* **Prompt**
Only these lines of the data below are wanted: the one with "- CP Data Arrival Time: roughly 4.4 ns", the one with "after floorplan |", and any lines between them, each repeated exactly.

[Saved entries]
# # # #
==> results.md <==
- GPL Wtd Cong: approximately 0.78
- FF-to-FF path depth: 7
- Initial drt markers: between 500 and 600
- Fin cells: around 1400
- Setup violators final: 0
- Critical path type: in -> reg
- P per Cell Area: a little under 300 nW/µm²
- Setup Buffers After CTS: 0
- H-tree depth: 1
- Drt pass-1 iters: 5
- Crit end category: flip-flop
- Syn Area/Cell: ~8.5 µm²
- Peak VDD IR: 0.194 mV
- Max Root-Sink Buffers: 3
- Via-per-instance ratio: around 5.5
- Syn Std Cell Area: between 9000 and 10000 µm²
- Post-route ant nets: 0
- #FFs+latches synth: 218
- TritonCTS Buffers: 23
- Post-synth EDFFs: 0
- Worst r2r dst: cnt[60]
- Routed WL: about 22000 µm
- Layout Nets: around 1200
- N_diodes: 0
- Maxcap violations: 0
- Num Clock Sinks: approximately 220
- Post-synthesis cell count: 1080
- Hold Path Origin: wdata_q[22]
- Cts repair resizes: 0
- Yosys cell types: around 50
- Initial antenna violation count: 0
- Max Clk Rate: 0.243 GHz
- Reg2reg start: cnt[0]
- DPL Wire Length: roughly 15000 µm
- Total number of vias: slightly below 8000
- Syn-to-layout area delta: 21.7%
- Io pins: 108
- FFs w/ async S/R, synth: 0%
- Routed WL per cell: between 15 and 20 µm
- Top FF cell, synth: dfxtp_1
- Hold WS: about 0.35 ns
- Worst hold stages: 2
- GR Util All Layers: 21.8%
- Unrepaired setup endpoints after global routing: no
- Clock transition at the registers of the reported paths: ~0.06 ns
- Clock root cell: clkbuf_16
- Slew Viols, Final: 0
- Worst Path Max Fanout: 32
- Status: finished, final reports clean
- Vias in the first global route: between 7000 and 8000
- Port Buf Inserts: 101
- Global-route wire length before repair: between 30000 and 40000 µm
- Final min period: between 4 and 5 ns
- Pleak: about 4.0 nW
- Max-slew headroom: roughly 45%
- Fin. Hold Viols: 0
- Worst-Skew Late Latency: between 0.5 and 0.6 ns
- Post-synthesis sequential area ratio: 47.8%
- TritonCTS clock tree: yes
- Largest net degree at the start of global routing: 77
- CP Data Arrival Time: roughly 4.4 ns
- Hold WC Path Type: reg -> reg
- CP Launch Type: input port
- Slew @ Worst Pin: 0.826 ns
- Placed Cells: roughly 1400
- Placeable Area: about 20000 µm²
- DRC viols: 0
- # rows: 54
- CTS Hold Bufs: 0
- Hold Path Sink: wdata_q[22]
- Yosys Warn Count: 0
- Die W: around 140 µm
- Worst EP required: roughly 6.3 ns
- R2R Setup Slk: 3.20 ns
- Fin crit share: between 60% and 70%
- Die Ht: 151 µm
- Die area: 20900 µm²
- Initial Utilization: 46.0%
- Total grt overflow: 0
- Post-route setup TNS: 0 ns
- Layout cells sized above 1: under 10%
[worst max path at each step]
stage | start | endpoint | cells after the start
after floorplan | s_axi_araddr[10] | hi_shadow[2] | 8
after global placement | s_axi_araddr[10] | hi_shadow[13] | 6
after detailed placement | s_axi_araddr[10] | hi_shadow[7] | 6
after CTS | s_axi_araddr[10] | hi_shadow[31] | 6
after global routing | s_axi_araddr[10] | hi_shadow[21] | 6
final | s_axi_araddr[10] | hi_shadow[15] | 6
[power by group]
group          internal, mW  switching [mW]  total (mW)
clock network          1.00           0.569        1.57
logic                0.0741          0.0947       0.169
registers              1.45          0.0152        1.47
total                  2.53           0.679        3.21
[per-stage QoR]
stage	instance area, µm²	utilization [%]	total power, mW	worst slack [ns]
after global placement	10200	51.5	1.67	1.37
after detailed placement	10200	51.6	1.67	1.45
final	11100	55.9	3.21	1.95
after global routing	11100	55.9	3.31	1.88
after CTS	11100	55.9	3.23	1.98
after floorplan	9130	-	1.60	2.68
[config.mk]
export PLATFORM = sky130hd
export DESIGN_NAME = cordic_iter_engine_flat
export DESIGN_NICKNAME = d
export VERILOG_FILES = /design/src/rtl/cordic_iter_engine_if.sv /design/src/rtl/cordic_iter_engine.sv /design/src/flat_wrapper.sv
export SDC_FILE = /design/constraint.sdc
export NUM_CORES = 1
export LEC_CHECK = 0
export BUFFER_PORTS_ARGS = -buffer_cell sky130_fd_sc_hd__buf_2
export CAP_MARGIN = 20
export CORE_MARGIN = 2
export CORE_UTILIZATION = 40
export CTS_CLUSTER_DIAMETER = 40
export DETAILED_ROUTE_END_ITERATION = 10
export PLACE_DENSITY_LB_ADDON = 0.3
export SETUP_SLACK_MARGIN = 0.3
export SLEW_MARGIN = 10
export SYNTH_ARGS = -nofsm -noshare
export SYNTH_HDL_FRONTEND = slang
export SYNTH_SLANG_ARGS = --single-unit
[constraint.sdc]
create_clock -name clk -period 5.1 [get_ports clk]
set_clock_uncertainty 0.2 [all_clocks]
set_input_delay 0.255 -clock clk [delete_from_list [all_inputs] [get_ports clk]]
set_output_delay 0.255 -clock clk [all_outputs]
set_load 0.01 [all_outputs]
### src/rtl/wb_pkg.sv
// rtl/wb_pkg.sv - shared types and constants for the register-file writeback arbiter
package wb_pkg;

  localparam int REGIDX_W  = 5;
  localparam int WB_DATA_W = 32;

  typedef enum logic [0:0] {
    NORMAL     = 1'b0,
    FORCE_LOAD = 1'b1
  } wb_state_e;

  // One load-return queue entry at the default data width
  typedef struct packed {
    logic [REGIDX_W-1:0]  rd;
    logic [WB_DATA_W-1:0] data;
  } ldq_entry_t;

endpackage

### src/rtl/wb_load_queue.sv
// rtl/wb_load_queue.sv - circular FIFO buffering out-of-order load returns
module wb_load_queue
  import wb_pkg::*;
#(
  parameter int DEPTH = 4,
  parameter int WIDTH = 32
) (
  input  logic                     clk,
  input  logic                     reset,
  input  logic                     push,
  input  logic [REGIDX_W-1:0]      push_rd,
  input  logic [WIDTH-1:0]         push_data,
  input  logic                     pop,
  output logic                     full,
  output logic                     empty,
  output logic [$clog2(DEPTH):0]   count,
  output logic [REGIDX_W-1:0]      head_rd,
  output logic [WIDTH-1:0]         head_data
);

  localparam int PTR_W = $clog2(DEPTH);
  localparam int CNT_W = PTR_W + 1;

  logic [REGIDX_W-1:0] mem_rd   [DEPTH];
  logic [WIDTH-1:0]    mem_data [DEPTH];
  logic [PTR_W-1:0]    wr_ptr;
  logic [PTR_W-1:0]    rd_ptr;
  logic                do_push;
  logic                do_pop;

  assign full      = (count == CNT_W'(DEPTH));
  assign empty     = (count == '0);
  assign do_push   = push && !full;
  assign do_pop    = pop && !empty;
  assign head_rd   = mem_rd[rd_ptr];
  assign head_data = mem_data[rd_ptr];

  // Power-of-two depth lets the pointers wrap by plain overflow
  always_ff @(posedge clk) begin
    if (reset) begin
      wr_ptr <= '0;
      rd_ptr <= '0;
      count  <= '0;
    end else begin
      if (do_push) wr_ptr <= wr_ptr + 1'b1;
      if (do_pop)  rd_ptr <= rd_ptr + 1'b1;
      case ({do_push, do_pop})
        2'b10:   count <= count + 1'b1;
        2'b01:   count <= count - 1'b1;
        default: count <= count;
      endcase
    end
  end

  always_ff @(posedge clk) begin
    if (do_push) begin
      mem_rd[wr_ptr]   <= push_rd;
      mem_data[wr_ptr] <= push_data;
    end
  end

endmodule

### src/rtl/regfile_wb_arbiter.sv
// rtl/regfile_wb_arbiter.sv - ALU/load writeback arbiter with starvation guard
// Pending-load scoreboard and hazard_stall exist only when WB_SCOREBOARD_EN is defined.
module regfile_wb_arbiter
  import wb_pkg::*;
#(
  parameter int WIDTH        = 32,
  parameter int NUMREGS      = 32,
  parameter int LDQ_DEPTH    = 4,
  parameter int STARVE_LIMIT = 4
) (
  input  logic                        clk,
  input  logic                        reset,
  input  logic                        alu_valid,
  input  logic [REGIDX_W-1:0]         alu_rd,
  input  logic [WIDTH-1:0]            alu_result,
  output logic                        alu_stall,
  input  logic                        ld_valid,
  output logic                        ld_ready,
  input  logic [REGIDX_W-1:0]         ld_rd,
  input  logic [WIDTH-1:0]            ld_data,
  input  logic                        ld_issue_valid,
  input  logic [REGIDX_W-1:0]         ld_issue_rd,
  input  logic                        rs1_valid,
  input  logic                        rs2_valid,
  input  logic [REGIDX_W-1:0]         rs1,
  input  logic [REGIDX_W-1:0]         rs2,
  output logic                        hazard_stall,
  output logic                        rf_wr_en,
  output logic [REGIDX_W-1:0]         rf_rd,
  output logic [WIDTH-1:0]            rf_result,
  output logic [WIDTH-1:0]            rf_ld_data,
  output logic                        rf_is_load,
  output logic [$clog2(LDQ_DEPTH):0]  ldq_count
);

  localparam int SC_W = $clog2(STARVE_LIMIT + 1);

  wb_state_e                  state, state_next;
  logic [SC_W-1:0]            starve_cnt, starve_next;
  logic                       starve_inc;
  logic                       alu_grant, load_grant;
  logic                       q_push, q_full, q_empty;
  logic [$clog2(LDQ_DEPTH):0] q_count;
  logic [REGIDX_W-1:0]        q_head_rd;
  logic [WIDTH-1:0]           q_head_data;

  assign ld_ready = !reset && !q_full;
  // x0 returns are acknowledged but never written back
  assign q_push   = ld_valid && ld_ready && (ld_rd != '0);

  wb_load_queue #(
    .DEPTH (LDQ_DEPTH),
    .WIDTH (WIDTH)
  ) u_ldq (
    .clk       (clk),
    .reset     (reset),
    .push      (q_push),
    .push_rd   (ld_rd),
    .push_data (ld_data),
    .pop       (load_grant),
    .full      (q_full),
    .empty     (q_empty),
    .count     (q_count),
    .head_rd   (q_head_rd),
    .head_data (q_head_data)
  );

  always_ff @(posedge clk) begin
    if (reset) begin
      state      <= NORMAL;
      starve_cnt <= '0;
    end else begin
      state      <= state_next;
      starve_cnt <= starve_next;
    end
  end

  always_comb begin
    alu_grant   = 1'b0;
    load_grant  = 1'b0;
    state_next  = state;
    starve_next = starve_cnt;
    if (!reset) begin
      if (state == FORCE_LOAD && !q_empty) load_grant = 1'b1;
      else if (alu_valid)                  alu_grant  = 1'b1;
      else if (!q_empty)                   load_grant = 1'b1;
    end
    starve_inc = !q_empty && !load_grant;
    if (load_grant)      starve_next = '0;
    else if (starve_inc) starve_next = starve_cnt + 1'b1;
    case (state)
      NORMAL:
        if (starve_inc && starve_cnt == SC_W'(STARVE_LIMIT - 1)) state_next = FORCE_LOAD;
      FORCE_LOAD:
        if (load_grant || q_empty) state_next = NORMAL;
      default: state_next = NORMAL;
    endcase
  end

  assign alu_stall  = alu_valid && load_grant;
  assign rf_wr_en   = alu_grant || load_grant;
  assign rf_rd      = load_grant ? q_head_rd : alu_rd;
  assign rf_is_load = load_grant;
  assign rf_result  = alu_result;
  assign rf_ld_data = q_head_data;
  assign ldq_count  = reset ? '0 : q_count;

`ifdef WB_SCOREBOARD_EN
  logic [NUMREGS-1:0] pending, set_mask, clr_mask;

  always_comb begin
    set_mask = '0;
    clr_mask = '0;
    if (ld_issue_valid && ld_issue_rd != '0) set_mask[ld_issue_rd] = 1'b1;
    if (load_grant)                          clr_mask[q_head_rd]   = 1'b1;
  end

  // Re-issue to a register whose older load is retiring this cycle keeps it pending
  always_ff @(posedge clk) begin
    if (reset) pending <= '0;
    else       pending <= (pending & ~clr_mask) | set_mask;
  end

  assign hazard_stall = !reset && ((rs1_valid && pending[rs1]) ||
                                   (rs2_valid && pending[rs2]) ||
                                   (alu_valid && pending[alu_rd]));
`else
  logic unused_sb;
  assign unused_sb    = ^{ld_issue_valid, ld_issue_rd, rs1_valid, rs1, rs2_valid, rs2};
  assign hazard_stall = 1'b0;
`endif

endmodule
# # # #
* **Result of the exercise**
- CP Data Arrival Time: roughly 4.4 ns
- Hold WC Path Type: reg -> reg
- CP Launch Type: input port
- Slew @ Worst Pin: 0.826 ns
- Placed Cells: roughly 1400
- Placeable Area: about 20000 µm²
- DRC viols: 0
- # rows: 54
- CTS Hold Bufs: 0
- Hold Path Sink: wdata_q[22]
- Yosys Warn Count: 0
- Die W: around 140 µm
- Worst EP required: roughly 6.3 ns
- R2R Setup Slk: 3.20 ns
- Fin crit share: between 60% and 70%
- Die Ht: 151 µm
- Die area: 20900 µm²
- Initial Utilization: 46.0%
- Total grt overflow: 0
- Post-route setup TNS: 0 ns
- Layout cells sized above 1: under 10%
[worst max path at each step]
stage | start | endpoint | cells after the start
after floorplan | s_axi_araddr[10] | hi_shadow[2] | 8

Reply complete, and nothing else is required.